Bap Manzini

No. 44, 50, 66, 55, 53
- Position: Center

Personal information
- Born: August 27, 1920 Treveskyn, Pennsylvania, U.S.
- Died: May 9, 2008 (aged 87) Belle Vernon, Pennsylvania, U.S.
- Listed height: 5 ft 11 in (1.80 m)
- Listed weight: 195 lb (88 kg)

Career information
- College: Saint Vincent (1942)
- NFL draft: 1943 (21st round, 192nd overall pick)

Career history
- Philadelphia Eagles (1944–1945); Detroit Lions (1948); Philadelphia Eagles (1948);

Awards and highlights
- NFL champion (1948);

Career NFL statistics
- Games played: 23
- Starts: 10
- Interceptions: 1
- Fumble recoveries: 2
- Stats at Pro Football Reference

= Baptiste Manzini =

American football player and coach (1920–2008)

Baptiste John "Bap" Manzini (August 27, 1920 – May 9, 2008) was a professional American football center and high school football coach.

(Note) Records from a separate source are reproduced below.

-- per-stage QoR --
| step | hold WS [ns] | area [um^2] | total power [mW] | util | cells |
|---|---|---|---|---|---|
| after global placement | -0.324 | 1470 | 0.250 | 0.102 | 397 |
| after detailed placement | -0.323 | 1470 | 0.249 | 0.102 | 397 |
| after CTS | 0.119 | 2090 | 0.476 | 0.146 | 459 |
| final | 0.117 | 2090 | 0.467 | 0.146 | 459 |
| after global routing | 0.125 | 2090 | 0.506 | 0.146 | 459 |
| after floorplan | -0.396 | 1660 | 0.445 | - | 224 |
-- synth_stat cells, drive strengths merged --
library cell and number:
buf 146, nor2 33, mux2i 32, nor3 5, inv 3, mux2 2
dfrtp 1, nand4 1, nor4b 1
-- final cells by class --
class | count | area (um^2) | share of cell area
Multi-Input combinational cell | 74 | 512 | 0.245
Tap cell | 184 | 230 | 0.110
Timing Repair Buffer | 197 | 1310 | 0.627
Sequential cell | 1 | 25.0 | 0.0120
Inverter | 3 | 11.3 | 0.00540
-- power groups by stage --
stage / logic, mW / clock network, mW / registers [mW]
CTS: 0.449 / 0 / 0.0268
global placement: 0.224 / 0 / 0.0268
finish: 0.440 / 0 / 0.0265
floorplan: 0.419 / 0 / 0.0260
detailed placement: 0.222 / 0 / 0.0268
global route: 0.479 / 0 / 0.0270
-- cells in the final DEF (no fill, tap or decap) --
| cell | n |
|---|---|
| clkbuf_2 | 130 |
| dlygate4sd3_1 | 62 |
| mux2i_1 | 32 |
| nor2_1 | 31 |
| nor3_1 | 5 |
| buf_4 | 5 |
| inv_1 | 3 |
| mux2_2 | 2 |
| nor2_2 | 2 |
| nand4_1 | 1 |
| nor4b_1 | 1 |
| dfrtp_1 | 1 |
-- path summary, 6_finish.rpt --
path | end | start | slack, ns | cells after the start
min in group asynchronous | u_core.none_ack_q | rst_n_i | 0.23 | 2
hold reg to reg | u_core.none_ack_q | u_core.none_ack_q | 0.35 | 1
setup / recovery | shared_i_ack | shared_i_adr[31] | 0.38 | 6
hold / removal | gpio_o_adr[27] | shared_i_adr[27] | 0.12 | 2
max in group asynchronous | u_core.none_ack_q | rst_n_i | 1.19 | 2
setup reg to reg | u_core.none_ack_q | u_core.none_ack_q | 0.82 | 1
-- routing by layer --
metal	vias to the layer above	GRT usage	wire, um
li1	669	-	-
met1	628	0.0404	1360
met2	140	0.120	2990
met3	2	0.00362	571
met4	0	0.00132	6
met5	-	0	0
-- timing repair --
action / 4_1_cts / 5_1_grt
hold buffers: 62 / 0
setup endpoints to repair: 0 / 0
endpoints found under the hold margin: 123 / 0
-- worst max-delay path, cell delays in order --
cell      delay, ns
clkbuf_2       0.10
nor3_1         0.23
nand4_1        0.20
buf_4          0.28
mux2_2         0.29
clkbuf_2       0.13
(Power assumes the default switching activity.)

Manzini was born August 27, 1920, in Treveskyn, Pennsylvania. He attended Saint Vincent College, where he was an all-state center. Upon graduation, he joined the United States Air Force. He played three seasons in the National Football League (NFL), 1944 and 1945 for the Philadelphia Eagles and 1948, one game for the Detroit Lions and three games again for the Eagles. When his playing career ended, he coached high school football in Pennsylvania for 30 years at the former Bellmar High School and at Thomas Jefferson High School. Overall, his record was 203–74–8.